Actin interaction with purified dystrophin from electric organ of Torpedo marmorata: possible resemblance with filamin-actin interface.

We have purified dystrophin from Torpedo marmorata electric tissue by means of alkaline extraction in conjunction with an affinity chromatography column using anti-peptide antibodies. Using solution (cosedimentation) and solid phase experiments (sedimentation with Sepharose filamentous actin and ELISA), we have demonstrated that purified dystrophin is able to bind filamentous and monomeric actin.
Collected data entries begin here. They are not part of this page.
==> flow/design.v (excerpt) <==
module CPU(clk, rst, memoryData, memoryAddress, dataOut, readSignal, writeSignal, AC);
Size in the first run: roughly 2400 cells after synthesis, roughly 19000 um^2 of cells after synthesis.
==> flow/config.mk <==
export PLATFORM = sky130hd
export DESIGN_NAME = CPU
export DESIGN_NICKNAME = CPU
export VERILOG_FILES = /design/flow/design.v
export SDC_FILE = /design/flow/constraint.sdc
export NUM_CORES = 4
export LEC_CHECK = 0
export CAP_MARGIN = 20
export CORE_MARGIN = 2
export CORE_UTILIZATION = 72
export CTS_CLUSTER_SIZE = 10
export PLACE_DENSITY = 0.6
export SETUP_SLACK_MARGIN = 2.54
export SLEW_MARGIN = 35
==> flow/constraint.sdc <==
create_clock -name core_clock -period 8.53 [get_ports {clk}]
set_input_delay 1.7060 -clock core_clock [delete_from_list [all_inputs] [get_ports {clk}]]
set_output_delay 1.7060 -clock core_clock [all_outputs]
set_load 0.01 [all_outputs]
run.sh (not shown) runs the stock make flow with config.mk's settings and CLKGATE_MAP_FILE=.
The first run never finished: it broke off in clock tree synthesis (4_1_cts).
Next try:
Settings changed: CORE_ASPECT_RATIO set to 0.72, CTS_CLUSTER_DIAMETER set to 152, SLEW_MARGIN 35 to 20.
Effect: The new run did not get past clock tree synthesis (4_1_cts) (DPL-0038); die size hardly moves; area after synthesis stays the same; synthesized cell count stays the same.

========
The RTL this note starts from:
==> flow/design.v <==
module CPU(clk, rst, memoryData, memoryAddress, dataOut, readSignal, writeSignal, AC);
input clk;
input rst;  
input [15:0] memoryData;
reg [3:0] state;
reg [5:0] PC;
reg [10:0] MAR;
reg signed [15:0] MBR;
reg [3:0] opcode;
reg M;
reg [15:0] IR;
reg zeroFlag, overflowFlag, carryFlag, negativeFlag;
output reg readSignal;
output reg writeSignal;
output reg signed [15:0] AC;
output reg [15:0] dataOut; 
output reg [10:0] memoryAddress;
reg signed [15:0] result;
parameter Load = 4'd1, Store = 4'd2, Add = 4'd3, Sub = 4'd4, Mul = 4'd5, Div = 4'd6 , Branch = 4'd7, BRZ = 4'd8;
always @ (posedge clk) begin
	if (rst) begin
	PC <= 0;
	state = 0;
	AC <= 0;
	dataOut <= 0;
	memoryAddress <= 0;
	zeroFlag = 0;
	overflowFlag = 0;
	carryFlag = 0;
	negativeFlag = 0;
	readSignal = 1;
	writeSignal = 0;
	end
	else
	case (state)
		0: begin  
			MAR <= PC;
			state = 1;
		end
		1: begin  
			writeSignal = 0;
			readSignal = 1;
			memoryAddress <= MAR;
			PC <= PC + 1;
			state = 2;
		end
		2:state = 3;  
		3: begin
			MBR <= memoryData;
			state = 4;
		end
		4: begin
			IR <= MBR;
			state = 5;
		end
		5: begin  
			opcode <= IR[15:12];
			M <= IR[11];
			MAR <= IR[10:0];
			state = 6;
		end
		6: begin
				if (opcode == Branch) begin  
					PC <= MAR; 
					state = 0;
				end
				else if (opcode == BRZ) begin  
					if(zeroFlag == 1 && M == 1) begin
						PC <= MAR;
						state = 0;
					end
					else begin
						state = 0;
					end
				end
				else begin
					state = 7;
				end
		end
		7: begin
			if (opcode == Store) begin
				memoryAddress <= MAR;
			end
			state = 8;
		end
		8: begin
			if (opcode == Store) begin  
				writeSignal = 1;
				readSignal = 0;
				dataOut <= AC;
				state = 0;
			end
			else begin
				state = 9;
			end
		end
		9: begin
			writeSignal = 0;
			readSignal = 1;
			if(M == 1) begin
				memoryAddress <= MAR;
			end
			state = 10;
			end
		10: begin
			state = 11;
		end
		11: begin
			if (M == 1) begin
				MBR <= memoryData;
			end
			else if (M == 0) begin
				MBR <= $signed(IR[10:0]);
			end
			state = 12;
		end
		12: begin  
			if (opcode == Load) begin  
				AC <= MBR;
				state = 0;
			end
			else if (opcode != Add && opcode != Sub && opcode != Mul && opcode != Div) begin  
				state = 0;
			end
			else begin
				case(opcode)
				Add :  
					begin
					{carryFlag, result} = AC + MBR;
					zeroFlag = (result==0)? 1:0;
					if(AC[15]==MBR[15]) begin
					  if(MBR[15]==result[15])begin
					  overflowFlag = 0;
					  end
					  else begin
					  overflowFlag = 1;
					  end
					end
					else begin
					overflowFlag = 0;
					end						
					negativeFlag =(result[15]==1)? 1:0;	
					end
				Sub :  
					begin
					{carryFlag, result} = AC - MBR;
					zeroFlag = (result==0)? 1:0;
					if(AC[15]==MBR[15]) begin
					  if(MBR[15]==result[15])begin
					  overflowFlag = 0;
					  end
					  else begin
					  overflowFlag = 1;
					  end
					end
					else begin
					overflowFlag = 0;
					end
					negativeFlag =(result[15]==1)? 1:0;
					end
				Mul :  
					begin
					result = AC * MBR;
					zeroFlag = (result==0)? 1:0;
					if(result > 16'h0FFF || result < 16'hF000) begin
					overflowFlag = 1;
					end
					else begin
						overflowFlag = 0;
					end
					negativeFlag =(result[15]==1)? 1:0;
					end	
				Div :  
					begin
					if (MBR == 0) result = 0;  
					else result = AC / MBR;
					zeroFlag = (result==0)? 1:0;
					negativeFlag =(result[15]==1)? 1:0;
					end						
			endcase  
			AC <= result;
			state = 0;
			end
		end
	endcase
end
endmodule
clock: 42.0 ns
lec_check: 0
abc_area: 0
cap_margin: 0
cell_pad_in_sites_detail_placement: 1
cell_pad_in_sites_global_placement: 3
core_aspect_ratio: 1.32
core_margin: 2
core_utilization: 40
cts_cluster_size: 34
gpl_routability_driven: 0
gpl_timing_driven: 1
min_routing_layer: met1
slew_margin: 20
tns_end_percent: 95
The starting point finished clean.
Change:
Settings changed: ABC_AREA 0 to 1, CAP_MARGIN 0 to 20, CELL_PAD_IN_SITES_DETAIL_PLACEMENT 1 to not set, CELL_PAD_IN_SITES_GLOBAL_PLACEMENT 3 to not set, CORE_ASPECT_RATIO 1.32 to not set, CORE_UTILIZATION 40 to 41, CTS_CLUSTER_DIAMETER set to 188, CTS_CLUSTER_SIZE 34 to 46, GPL_ROUTABILITY_DRIVEN 0 to not set, GPL_TIMING_DRIVEN 1 to not set, MIN_ROUTING_LAYER met1 to not set, PLACE_DENSITY set to 0.6, TNS_END_PERCENT 95 to not set.
What happened: Sequential share of layout area grows by 0.29 points; setup slack improves by 3700 ps; wire length shrinks by 22%; total power shrinks by 3.9%; synthesized cell count grows by 20%; non-clock buffer count shrinks by 25; cell area shrinks by 1.8%; fmax grows by 11%; sequential cell count stays the same; sequential power is about the same.
Change:
Settings changed: ABC_AREA 1 to 0, CELL_PAD_IN_SITES_GLOBAL_PLACEMENT set to 2, CTS_CLUSTER_SIZE 46 to 99.
Critical path depth came out lower by 101.
Final cell count came out lower by 13%.
Hold slack improved by 5.1 ps.
First-iteration DRC count came out lower by 26%.
Synthesized area came out higher by 0.76%.
Change:
Settings changed: ABC_AREA 0 to not set, CELL_PAD_IN_SITES_DETAIL_PLACEMENT set to 2, CELL_PAD_IN_SITES_GLOBAL_PLACEMENT 2 to not set, CORE_UTILIZATION 41 to 40, CTS_CLUSTER_DIAMETER 188 to not set, CTS_CLUSTER_SIZE 99 to not set, PLACE_DENSITY 0.6 to not set, TNS_END_PERCENT set to 95.
- The changed run reached the layout checks and failed them: capacitance limit, slew limit, setup timing
- wire length rose by well over a third
- fmax fell by roughly a tenth
- global-route usage rose by 17 points
- critical path depth rose by 8
- die area rose by a few percent
- via count rose by a quarter to a third
- sequential power stays flat
- power rose by a few percent
- sequential cell count stays the same
Power and IR drop assume default switching activity.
Using ELISA coupled with biotin labelled peptides and taking advantage of strong affinity binding of streptavidin-biotin complex, we have identified two exposed sequences of the actin molecule implicated in dystrophin binding: fragment 40-113, further restricted to peptide 75-106 and peptide 360-372. In a previous study, we have shown that fragment 40-113 displays binding site(s) for filamin but probably not for alpha-actinin. Moreover, we have recently reported that alpha-actinin and filamin display divergent behaviours towards conformational changes of actin. In this study, we have demonstrated that, similarly to filamin, dystrophin binding is insensitive to the locking of actin in a monomeric conformation. Taken together, these results lead us to favour the idea that dystrophin could share properties in common with filamin in its binding of actin.